An article on the ThreatPost blog at the security firm Kaspersky Labs reports an interesting wrinkle in this story. It appears that one of the vulnerabilities targeted by Stuxnet, the print spooler flaw fixed by Microsoft this month in Security Bulletin MS10-061, was reported over a year earlier in a Polish security magazine.
it now appears that information about the flaw was in the public domain for more than a year before Stuxnet first appeared,buried in the pages of Hakin9, a respected bimonthly magazine published out of Warsaw, Poland. An article by security researcher Carsten Köhler describes how shared network printer functionality on Windows can be used to elevate the local user’s privileges or to gain command line access to network print servers.

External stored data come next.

$ cat src/design/ebc_pkg.sv
/*
  Shared constants for the external bus configuration block: mode and
  format encodings, pin lane positions, reset values and sync layout.
  Assumes one system clock domain; ports 0..3, the bus clock and the strap pin are sampled by the top level.
*/
package ebc_pkg;
    localparam int SPACES = 4;
    localparam int WAIT_W = 5;
    localparam int ADDR_W = 24;
    localparam int DATA_W = 16;
    localparam int NPORTS = 6;
    localparam logic [1:0] MODE_SINGLE = 2'h0;
    localparam logic [1:0] MODE_EXPAND = 2'h1;
    localparam logic [1:0] MODE_MICRO = 2'h3;
    localparam logic [1:0] FMT_SEP = 2'h0;
    localparam logic [1:0] FMT_MUX_CS1 = 2'h1;
    localparam logic [1:0] FMT_MUX_CS2 = 2'h2;
    localparam logic [1:0] FMT_MUX_ALL = 2'h3;
    localparam logic [1:0] LATCH_NONE = 2'h0;
    localparam logic [1:0] LATCH_ON_CLK = 2'h1;
    localparam logic [1:0] LATCH_ON_HACK = 2'h2;
    localparam logic [1:0] LATCH_ON_PIN = 2'h3;
    // Port lanes
    localparam int PORT_DLO = 0;
    localparam int PORT_DHI = 1;
    localparam int PORT_ALO = 2;
    localparam int PORT_AHI = 3;
    localparam int PORT_ATOP = 4;
    localparam int PORT_CTL = 5;
    // Control port bit positions
    localparam int CTL_READ = 0;
    localparam int CTL_WLO = 1;
    localparam int CTL_WHI = 2;
    localparam int CTL_CLK = 3;
    localparam int CTL_HACK = 4;
    localparam int CTL_HOLD = 5;
    localparam int CTL_LATCH = 6;
    localparam int CTL_READY = 7;
    localparam int STRAP_SPACE = 3;
    localparam logic [3:0] WIDTH_RESET = 4'h0;
    localparam logic [3:0] CS_IDLE = 4'hf;
    localparam logic [WAIT_W-1:0] WAIT_RESET = 5'h00;
    // Strap is taken once the synchroniser has filled after release
    localparam logic [1:0] STRAP_DELAY = 2'h2;
    localparam logic [1:0] STRAP_DONE = 2'h3;
    // Synchroniser layout: ports 0..3 data, then bus clock, then strap
    localparam int SYNC_W = 34;
    localparam int SYNC_CLK = 32;
    localparam int SYNC_STRAP = 33;
    typedef enum logic [1:0] {EBC_IDLE, EBC_ADDR, EBC_STROBE, EBC_DONE} ebc_state_t;
endpackage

According to the article, Microsoft has confirmed that the hole identified by Köhler is the same one patched in MS10-061 this month.
It’s interesting that, although the Stuxnet worm appeared a few months before Microsoft patched the vulnerability, it wasn’t launched for some time after the original article identifying the flaw appeared in 2009. This seems consistent with the idea that the worm was not just a random act of malice, but was developed to serve a specific purpose.
Update Friday, September 24, 22:20 EDT
The “Threat Level” blog at Wired has another interesting article on Stuxnet, with more speculation on who might have created the worm, and what its target might be (or have been). The Internet Storm Center at the SANS Institute also has a diary entry on Stuxnet, by John Bambenek.